Hint: Use the character counter and the modulo (%) operation to
output a newline character every eighth iteration of the loop.
#include <stdio.h> int main (void) { char ch; int n=0; printf("Please enter something (# to quit)..\n"); while ((ch = getchar()) != '#') { if (ch != '\n' && ch != ' ') { printf("%c-%d ", ch, ch); n++; } if ((n % 8) == 0) printf("\n"); } getchar(); return 0; }
3. Write a program that reads integers until the number 0 is encountered. After stopping input, the program should report the total number of even integers entered (excluding 0), the average of even integers entered, the total number of odd integers entered and the mean of odd numbers.
#include <stdio.h> int main (void) { int i; int even = 0; int sum_even = 0; int odd = 0; int sum_odd = 0; float average_even, average_odd; printf("Enter integer number (0 to quit)..\n"); while (scanf("%d", &i) == 1 && i !=0 ) { if ( (i%2) == 0 ) { even++; sum_even += i; } else { odd++; sum_odd += i; } } if (even > 0) { average_even = sum_even/(float)even; printf("Even numbers: %d (average %.0f)\n", even, average_even); } if (odd > 0) { average_odd = sum_odd/(float)odd; printf("Odd numbers %d (average %.0f)", odd, average_odd); } getchar();getchar(); return 0; }
4. Using if else statements, write a program that reads input
data until it encounters the # symbol, replaces each dot with an exclamation point
sign, initially present exclamation marks – with two exclamation marks and at the end reports the number of replacements made.
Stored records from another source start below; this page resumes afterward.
## config.mk

```make
export PLATFORM = sky130hd
export DESIGN_NAME = joint_homing_calibration_sequencer_flat
export DESIGN_NICKNAME = d
export VERILOG_FILES = /design/src/jhcs_pkg.sv /design/src/jhcs_if.sv /design/src/jhcs_cfg.sv /design/src/jhcs_lane.sv /design/src/joint_homing_calibration_sequencer.sv /design/src/flat_wrapper.sv
export SDC_FILE = /design/constraint.sdc
export NUM_CORES = 1
export LEC_CHECK = 0
export ABC_AREA = 1
export BUFFER_PORTS_ARGS = -buffer_cell sky130_fd_sc_hd__buf_2
export CORE_UTILIZATION = 45
export CTS_CLUSTER_SIZE = 20
export DETAILED_ROUTE_END_ITERATION = 8
export PLACE_DENSITY = 0.85
export SETUP_SLACK_MARGIN = 0.15
export SYNTH_ARGS = -nofsm -noshare
export SYNTH_HDL_FRONTEND = slang
export SYNTH_SLANG_ARGS = --single-unit
```

## constraint.sdc

```tcl
create_clock -name clk -period 3.13 [get_ports clk]
set_input_delay 0.1565 -clock clk [delete_from_list [all_inputs] [get_ports clk]]
set_output_delay 0.1565 -clock clk [all_outputs]
set_load 0.05 [all_outputs]
```

## src/jhcs_pkg.sv

```systemverilog
`default_nettype none
package jhcs_pkg;

  localparam int NJ = 5;

  typedef enum logic [1:0] {
    MD_VEL  = 2'd0,
    MD_CUR  = 2'd1,
    MD_REF  = 2'd2,
    MD_VOLT = 2'd3
  } mode_t;

  typedef enum logic [1:0] {
    REG_REVERSE = 2'd0,
    REG_SPEED   = 2'd1,
    REG_HOLD    = 2'd2
  } reg_idx_t;

  localparam logic signed [15:0] STILL_RPM  = 16'sd5;
  localparam logic signed [31:0] COUNT_TOL  = 32'sd3;
  localparam logic [2:0]         HOLD_ITEMS = 3'd4;
  localparam logic [2:0]         CNT3_MAX   = 3'd7;
  localparam logic [11:0]        MS_MAX     = 12'd4095;

  typedef struct packed {
    logic [4:0]  reverse_mask;
    logic [14:0] search_speed;
    logic [14:0] hold_current;
  } cfg_t;

  typedef struct packed {
    logic               moving;
    logic               count_ok;
    mode_t              mode;
    logic signed [15:0] value;
  } lane_res_t;

endpackage
`default_nettype wire

```

## src/jhcs_if.sv

```systemverilog
`default_nettype none
interface jhcs_in_if;
  logic               valid;
  logic               ready;
  logic               kind;
  logic signed [15:0] speed_0;
  logic signed [15:0] speed_1;
  logic signed [15:0] speed_2;
  logic signed [15:0] speed_3;
  logic signed [15:0] speed_4;
  logic signed [31:0] count_0;
  logic signed [31:0] count_1;
  logic signed [31:0] count_2;
  logic signed [31:0] count_3;
  logic signed [31:0] count_4;

  modport source (output valid, kind, speed_0, speed_1, speed_2, speed_3, speed_4,
                  count_0, count_1, count_2, count_3, count_4, input ready);
  modport sink (input valid, kind, speed_0, speed_1, speed_2, speed_3, speed_4,
                count_0, count_1, count_2, count_3, count_4, output ready);
endinterface

interface jhcs_out_if;
  logic               valid;
  logic               ready;
  logic [1:0]         mode_0;
  logic [1:0]         mode_1;
  logic [1:0]         mode_2;
  logic [1:0]         mode_3;
  logic [1:0]         mode_4;
  logic signed [15:0] value_0;
  logic signed [15:0] value_1;
  logic signed [15:0] value_2;
  logic signed [15:0] value_3;
  logic signed [15:0] value_4;
  logic               done_res;
  logic               failed;

  modport source (output valid, mode_0, mode_1, mode_2, mode_3, mode_4,
                  value_0, value_1, value_2, value_3, value_4, done_res, failed,
                  input ready);
  modport sink (input valid, mode_0, mode_1, mode_2, mode_3, mode_4,
                value_0, value_1, value_2, value_3, value_4, done_res, failed,
                output ready);
endinterface
`default_nettype wire

```

## src/jhcs_cfg.sv

```systemverilog
`default_nettype none
module jhcs_cfg (
  input  wire logic          clk,
  input  wire logic          rst_n,
  input  wire logic          cfg_psel,
  input  wire logic          cfg_penable,
  input  wire logic          cfg_pwrite,
  input  wire logic [3:0]    cfg_paddr,
  input  wire logic [31:0]   cfg_pwdata,
  output logic [31:0]        cfg_prdata,
  output logic               cfg_pready,
  output jhcs_pkg::cfg_t     cfg
);

  jhcs_pkg::cfg_t cfg_r;
  logic           wr_en;
  logic [1:0]     idx;

  assign cfg_pready = 1'b1;
  assign idx        = cfg_paddr[3:2];
  assign wr_en      = cfg_psel && cfg_penable && cfg_pwrite && cfg_pready;

  always_ff @(posedge clk) begin
    if (!rst_n) begin
      cfg_r <= '0;
    end else if (wr_en) begin
      case (idx)
        jhcs_pkg::REG_REVERSE: cfg_r.reverse_mask <= cfg_pwdata[4:0];
        jhcs_pkg::REG_SPEED:   cfg_r.search_speed <= cfg_pwdata[14:0];
        jhcs_pkg::REG_HOLD:    cfg_r.hold_current <= cfg_pwdata[14:0];
        default: ;
      endcase
    end
  end

  always_comb begin
    case (idx)
      jhcs_pkg::REG_REVERSE: cfg_prdata = {27'd0, cfg_r.reverse_mask};
      jhcs_pkg::REG_SPEED:   cfg_prdata = {17'd0, cfg_r.search_speed};
      jhcs_pkg::REG_HOLD:    cfg_prdata = {17'd0, cfg_r.hold_current};
      default:               cfg_prdata = 32'd0;
    endcase
  end

  assign cfg = cfg_r;

endmodule
`default_nettype wire

```

## src/jhcs_lane.sv

```systemverilog
`default_nettype none
module jhcs_lane #(
  parameter int LANE        = 0,
  parameter int STOP_CYCLES = 5
) (
  input  wire logic               clk,
  input  wire logic               rst_n,
  input  wire logic               upd,
  input  wire jhcs_pkg::cfg_t     cfg,
  input  wire logic signed [15:0] speed,
  input  wire logic signed [31:0] count,
  output jhcs_pkg::lane_res_t     res
);

  localparam logic [2:0] STOP_C = 3'(STOP_CYCLES);

  logic       moving_r, moving_nxt;
  logic [2:0] stop_r, stop_nxt;
  logic       still;
  logic [2:0] stop_sat;
  logic [14:0] mag;

  assign still    = (speed > -jhcs_pkg::STILL_RPM) && (speed < jhcs_pkg::STILL_RPM);
  assign stop_sat = (stop_r == jhcs_pkg::CNT3_MAX) ? stop_r : stop_r + 3'd1;

  always_comb begin
    stop_nxt   = stop_r;
    moving_nxt = moving_r;
    if (upd && moving_r) begin
      stop_nxt   = still ? stop_sat : 3'd0;
      moving_nxt = !(stop_nxt >= STOP_C);
    end
  end

  always_ff @(posedge clk) begin
    if (!rst_n) begin
      moving_r <= 1'b1;
      stop_r   <= 3'd0;
    end else begin
      moving_r <= moving_nxt;
      stop_r   <= stop_nxt;
    end
  end

  // Command follows the moving state as it stands after this transfer
  assign mag          = moving_nxt ? cfg.search_speed : cfg.hold_current;
  assign res.moving   = moving_nxt;
  assign res.count_ok = (count >= -jhcs_pkg::COUNT_TOL) && (count <= jhcs_pkg::COUNT_TOL);
  assign res.mode     = moving_nxt ? jhcs_pkg::MD_VEL : jhcs_pkg::MD_CUR;
  assign res.value    = cfg.reverse_mask[LANE] ? -$signed({1'b0, mag}) : $signed({1'b0, mag});

endmodule
`default_nettype wire

```

## src/joint_homing_calibration_sequencer.sv

```systemverilog
// Five-joint end-stop homing and encoder zeroing sequencer.
// in_chan (valid/ready) carries either a millisecond tick (kind 0) or a control
// item (kind 1) with five motor speeds and five encoder counts. Each control
// item yields exactly one command set on out_chan; ticks yield nothing and
// only advance a saturating millisecond counter.
// Five joint lanes evaluate stop detection, count tolerance and setpoints in
// parallel; the merge logic here picks the command set by phase.
// A control item's commands are registered and valid on out_chan the cycle after
// its transfer. Throughput: one item per cycle; in_chan.ready stays high while the
// output register is empty or being drained the same cycle.
// When out_chan stalls, the command set holds in the output register and
// in_chan.ready drops until it is taken.
// Reset (rst_n low, synchronous) returns to the search phase with all joints
// moving, counters zero and configuration registers zero.
// Registers via APB on cfg_*: 0x0 reverse_mask, 0x4 search_speed,
// 0x8 hold_current; writes complete in the access cycle, pready is tied high.
`default_nettype none
module joint_homing_calibration_sequencer #(
  parameter int SETTLE_MS      = 200,
  parameter int REF_TIMEOUT_MS = 2000,
  parameter int STOP_CYCLES    = 5
) (
  input  wire logic        clk,
  input  wire logic        rst_n,
  jhcs_in_if.sink          in_chan,
  jhcs_out_if.source       out_chan,
  input  wire logic        cfg_psel,
  input  wire logic        cfg_penable,
  input  wire logic        cfg_pwrite,
  input  wire logic [3:0]  cfg_paddr,
  input  wire logic [31:0] cfg_pwdata,
  output logic [31:0]      cfg_prdata,
  output logic             cfg_pready
);

  localparam int NJ = jhcs_pkg::NJ;
  localparam logic [11:0] SETTLE_C  = 12'(SETTLE_MS);
  localparam logic [11:0] TIMEOUT_C = 12'(REF_TIMEOUT_MS);

  typedef enum logic [1:0] {
    PH_SEARCH  = 2'd0,
    PH_REFWAIT = 2'd1,
    PH_DONE    = 2'd2,
    PH_FAILED  = 2'd3
  } phase_t;

  jhcs_pkg::cfg_t      cfg;
  jhcs_pkg::lane_res_t res [NJ];
  logic signed [15:0]  speed_a [NJ];
  logic signed [31:0]  count_a [NJ];

  phase_t      phase_r, phase_nxt;
  logic [11:0] elapsed_r, elapsed_nxt;
  logic [2:0]  hold_r, hold_nxt;

  logic               out_valid_r, out_valid_nxt;
  jhcs_pkg::mode_t    mode_r [NJ];
  jhcs_pkg::mode_t    mode_nxt [NJ];
  logic signed [15:0] value_r [NJ];
  logic signed [15:0] value_nxt [NJ];
  logic               done_r, done_nxt, failed_r, failed_nxt;

  logic in_xfer, ctl_xfer, tick_xfer, hold_go, upd;
  logic any_moving, all_ok;

  jhcs_cfg u_cfg (
    .clk, .rst_n, .cfg_psel, .cfg_penable, .cfg_pwrite, .cfg_paddr, .cfg_pwdata,
    .cfg_prdata, .cfg_pready, .cfg
  );

  assign speed_a[0] = in_chan.speed_0;
  assign speed_a[1] = in_chan.speed_1;
  assign speed_a[2] = in_chan.speed_2;
  assign speed_a[3] = in_chan.speed_3;
  assign speed_a[4] = in_chan.speed_4;
  assign count_a[0] = in_chan.count_0;
  assign count_a[1] = in_chan.count_1;
  assign count_a[2] = in_chan.count_2;
  assign count_a[3] = in_chan.count_3;
  assign count_a[4] = in_chan.count_4;

  assign in_chan.ready = !out_valid_r || out_chan.ready;
  assign in_xfer   = in_chan.valid && in_chan.ready;
  assign ctl_xfer  = in_xfer && in_chan.kind;
  assign tick_xfer = in_xfer && !in_chan.kind;
  assign hold_go   = hold_r >= jhcs_pkg::HOLD_ITEMS;
  assign upd       = ctl_xfer && (phase_r == PH_SEARCH) && !hold_go && (elapsed_r >= SETTLE_C);

  for (genvar j = 0; j < NJ; j++) begin : g_lane
    jhcs_lane #(.LANE(j), .STOP_CYCLES(STOP_CYCLES)) u_lane (
      .clk, .rst_n, .upd, .cfg, .speed(speed_a[j]), .count(count_a[j]), .res(res[j])
    );
  end

  always_comb begin
    any_moving = 1'b0;
    all_ok     = 1'b1;
    for (int j = 0; j < NJ; j++) begin
      any_moving = any_moving | res[j].moving;
      all_ok     = all_ok & res[j].count_ok;
    end
  end

  // Merge lane results by phase
  always_comb begin
    phase_nxt     = phase_r;
    elapsed_nxt   = elapsed_r;
    hold_nxt      = hold_r;
    out_valid_nxt = out_valid_r && !out_chan.ready;
    mode_nxt      = mode_r;
    value_nxt     = value_r;
    done_nxt      = done_r;
    failed_nxt    = failed_r;

    if (tick_xfer && (elapsed_r != jhcs_pkg::MS_MAX)) begin
      elapsed_nxt = elapsed_r + 12'd1;
    end

    if (ctl_xfer) begin
      out_valid_nxt = 1'b1;
      done_nxt      = 1'b0;
      failed_nxt    = 1'b0;
      for (int j = 0; j < NJ; j++) begin
        mode_nxt[j]  = jhcs_pkg::MD_VOLT;
        value_nxt[j] = 16'sd0;
      end
      case (phase_r)
        PH_SEARCH: begin
          if (hold_go) begin
            for (int j = 0; j < NJ; j++) mode_nxt[j] = jhcs_pkg::MD_REF;
            elapsed_nxt = 12'd0;
            phase_nxt   = PH_REFWAIT;
          end else begin
            if (upd) begin
              if (any_moving) hold_nxt = 3'd0;
              else if (hold_r != jhcs_pkg::CNT3_MAX) hold_nxt = hold_r + 3'd1;
            end
            for (int j = 0; j < NJ; j++) begin
              mode_nxt[j]  = res[j].mode;
              value_nxt[j] = res[j].value;
            end
          end
        end
        PH_REFWAIT: begin
          if (elapsed_r > TIMEOUT_C) begin
            phase_nxt  = PH_FAILED;
            failed_nxt = 1'b1;
          end else if (!all_ok) begin
            for (int j = 0; j < NJ; j++) mode_nxt[j] = jhcs_pkg::MD_REF;
          end else begin
            phase_nxt = PH_DONE;
            done_nxt  = 1'b1;
          end
        end
        PH_DONE:   done_nxt   = 1'b1;
        PH_FAILED: failed_nxt = 1'b1;
        default: ;
      endcase
    end
  end

  always_ff @(posedge clk) begin
    if (!rst_n) begin
      phase_r     <= PH_SEARCH;
      elapsed_r   <= 12'd0;
      hold_r      <= 3'd0;
      out_valid_r <= 1'b0;
    end else begin
      phase_r     <= phase_nxt;
      elapsed_r   <= elapsed_nxt;
      hold_r      <= hold_nxt;
      out_valid_r <= out_valid_nxt;
    end
    mode_r   <= mode_nxt;
    value_r  <= value_nxt;
    done_r   <= done_nxt;
    failed_r <= failed_nxt;
  end

  assign out_chan.valid    = out_valid_r;
  assign out_chan.mode_0   = mode_r[0];
  assign out_chan.mode_1   = mode_r[1];
  assign out_chan.mode_2   = mode_r[2];
  assign out_chan.mode_3   = mode_r[3];
  assign out_chan.mode_4   = mode_r[4];
  assign out_chan.value_0  = value_r[0];
  assign out_chan.value_1  = value_r[1];
  assign out_chan.value_2  = value_r[2];
  assign out_chan.value_3  = value_r[3];
  assign out_chan.value_4  = value_r[4];
  assign out_chan.done_res = done_r;
  assign out_chan.failed   = failed_r;

  a_done_fail_excl: assert property (@(posedge clk) disable iff (!rst_n)
    out_valid_r |-> !(done_r && failed_r))
    else $error("done and failed flagged together");

  a_fail_sticky: assert property (@(posedge clk) disable iff (!rst_n)
    (phase_r == PH_FAILED) |=> (phase_r == PH_FAILED))
    else $error("failure phase left without reset");

  a_done_volt: assert property (@(posedge clk) disable iff (!rst_n)
    (out_valid_r && (done_r || failed_r)) |->
      (mode_r[0] == jhcs_pkg::MD_VOLT) && (mode_r[4] == jhcs_pkg::MD_VOLT) &&
      (value_r[0] == 16'sd0) && (value_r[4] == 16'sd0))
    else $error("terminal result carries a non-voltage command");

  a_tick_count: assert property (@(posedge clk) disable iff (!rst_n)
    (tick_xfer && (elapsed_r != jhcs_pkg::MS_MAX)) |=>
      (elapsed_r == $past(elapsed_r) + 12'd1))
    else $error("tick did not advance millisecond counter");

endmodule
`default_nettype wire

```

## src/flat_wrapper.sv

```systemverilog
// flat-port wrapper written by rule: the top's interface ports become plain ports
module joint_homing_calibration_sequencer_flat 
#(
  parameter int SETTLE_MS      = 200,
  parameter int REF_TIMEOUT_MS = 2000,
  parameter int STOP_CYCLES    = 5
)
  (clk, rst_n, cfg_psel, cfg_penable, cfg_pwrite, cfg_paddr, cfg_pwdata, cfg_prdata, cfg_pready, in_chan_valid, in_chan_kind, in_chan_speed_0, in_chan_speed_1, in_chan_speed_2, in_chan_speed_3, in_chan_speed_4, in_chan_count_0, in_chan_count_1, in_chan_count_2, in_chan_count_3, in_chan_count_4, in_chan_ready, out_chan_valid, out_chan_mode_0, out_chan_mode_1, out_chan_mode_2, out_chan_mode_3, out_chan_mode_4, out_chan_value_0, out_chan_value_1, out_chan_value_2, out_chan_value_3, out_chan_value_4, out_chan_done_res, out_chan_failed, out_chan_ready);
  jhcs_in_if in_chan_i ();
  jhcs_out_if out_chan_i ();
  input  wire logic clk;
  input  wire logic rst_n;
  input  wire logic cfg_psel;
  input  wire logic cfg_penable;
  input  wire logic cfg_pwrite;
  input  wire logic [3:0] cfg_paddr;
  input  wire logic [31:0] cfg_pwdata;
  output logic [31:0] cfg_prdata;
  output logic cfg_pready;
  input wire logic [$bits(in_chan_i.valid)-1:0] in_chan_valid;
  input wire logic [$bits(in_chan_i.kind)-1:0] in_chan_kind;
  input wire logic [$bits(in_chan_i.speed_0)-1:0] in_chan_speed_0;
  input wire logic [$bits(in_chan_i.speed_1)-1:0] in_chan_speed_1;
  input wire logic [$bits(in_chan_i.speed_2)-1:0] in_chan_speed_2;
  input wire logic [$bits(in_chan_i.speed_3)-1:0] in_chan_speed_3;
  input wire logic [$bits(in_chan_i.speed_4)-1:0] in_chan_speed_4;
  input wire logic [$bits(in_chan_i.count_0)-1:0] in_chan_count_0;
  input wire logic [$bits(in_chan_i.count_1)-1:0] in_chan_count_1;
  input wire logic [$bits(in_chan_i.count_2)-1:0] in_chan_count_2;
  input wire logic [$bits(in_chan_i.count_3)-1:0] in_chan_count_3;
  input wire logic [$bits(in_chan_i.count_4)-1:0] in_chan_count_4;
  output wire logic [$bits(in_chan_i.ready)-1:0] in_chan_ready;
  output wire logic [$bits(out_chan_i.valid)-1:0] out_chan_valid;
  output wire logic [$bits(out_chan_i.mode_0)-1:0] out_chan_mode_0;
  output wire logic [$bits(out_chan_i.mode_1)-1:0] out_chan_mode_1;
  output wire logic [$bits(out_chan_i.mode_2)-1:0] out_chan_mode_2;
  output wire logic [$bits(out_chan_i.mode_3)-1:0] out_chan_mode_3;
  output wire logic [$bits(out_chan_i.mode_4)-1:0] out_chan_mode_4;
  output wire logic [$bits(out_chan_i.value_0)-1:0] out_chan_value_0;
  output wire logic [$bits(out_chan_i.value_1)-1:0] out_chan_value_1;
  output wire logic [$bits(out_chan_i.value_2)-1:0] out_chan_value_2;
  output wire logic [$bits(out_chan_i.value_3)-1:0] out_chan_value_3;
  output wire logic [$bits(out_chan_i.value_4)-1:0] out_chan_value_4;
  output wire logic [$bits(out_chan_i.done_res)-1:0] out_chan_done_res;
  output wire logic [$bits(out_chan_i.failed)-1:0] out_chan_failed;
  input wire logic [$bits(out_chan_i.ready)-1:0] out_chan_ready;
  assign in_chan_i.valid = in_chan_valid;
  assign in_chan_i.kind = in_chan_kind;
  assign in_chan_i.speed_0 = in_chan_speed_0;
  assign in_chan_i.speed_1 = in_chan_speed_1;
  assign in_chan_i.speed_2 = in_chan_speed_2;
  assign in_chan_i.speed_3 = in_chan_speed_3;
  assign in_chan_i.speed_4 = in_chan_speed_4;
  assign in_chan_i.count_0 = in_chan_count_0;
  assign in_chan_i.count_1 = in_chan_count_1;
  assign in_chan_i.count_2 = in_chan_count_2;
  assign in_chan_i.count_3 = in_chan_count_3;
  assign in_chan_i.count_4 = in_chan_count_4;
  assign in_chan_ready = in_chan_i.ready;
  assign out_chan_valid = out_chan_i.valid;
  assign out_chan_mode_0 = out_chan_i.mode_0;
  assign out_chan_mode_1 = out_chan_i.mode_1;
  assign out_chan_mode_2 = out_chan_i.mode_2;
  assign out_chan_mode_3 = out_chan_i.mode_3;
  assign out_chan_mode_4 = out_chan_i.mode_4;
  assign out_chan_value_0 = out_chan_i.value_0;
  assign out_chan_value_1 = out_chan_i.value_1;
  assign out_chan_value_2 = out_chan_i.value_2;
  assign out_chan_value_3 = out_chan_i.value_3;
  assign out_chan_value_4 = out_chan_i.value_4;
  assign out_chan_done_res = out_chan_i.done_res;
  assign out_chan_failed = out_chan_i.failed;
  assign out_chan_i.ready = out_chan_ready;
  joint_homing_calibration_sequencer #(.SETTLE_MS(SETTLE_MS), .REF_TIMEOUT_MS(REF_TIMEOUT_MS), .STOP_CYCLES(STOP_CYCLES)) u_core (.clk(clk), .rst_n(rst_n), .in_chan(in_chan_i), .out_chan(out_chan_i), .cfg_psel(cfg_psel), .cfg_penable(cfg_penable), .cfg_pwrite(cfg_pwrite), .cfg_paddr(cfg_paddr), .cfg_pwdata(cfg_pwdata), .cfg_prdata(cfg_prdata), .cfg_pready(cfg_pready));
endmodule
```
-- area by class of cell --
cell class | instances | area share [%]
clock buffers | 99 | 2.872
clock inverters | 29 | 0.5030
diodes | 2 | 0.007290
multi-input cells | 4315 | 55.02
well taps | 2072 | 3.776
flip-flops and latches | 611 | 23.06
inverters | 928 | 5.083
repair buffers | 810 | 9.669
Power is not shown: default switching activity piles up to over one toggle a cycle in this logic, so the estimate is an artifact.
#include <stdio.h> int main (void) { char ch; int count=0; printf("Enter something (# to quit)\n"); while ((ch = getchar()) != '#') { if (ch == '.') { ch = '!'; count++; printf("%c", ch); } else if (ch == '!') { putchar('!'); putchar('!'); count++; } else printf("%c", ch); } printf("There were %d replacements", count); getchar();getchar(); return 0; }
5. Do Exercise 4, but with a switch statement.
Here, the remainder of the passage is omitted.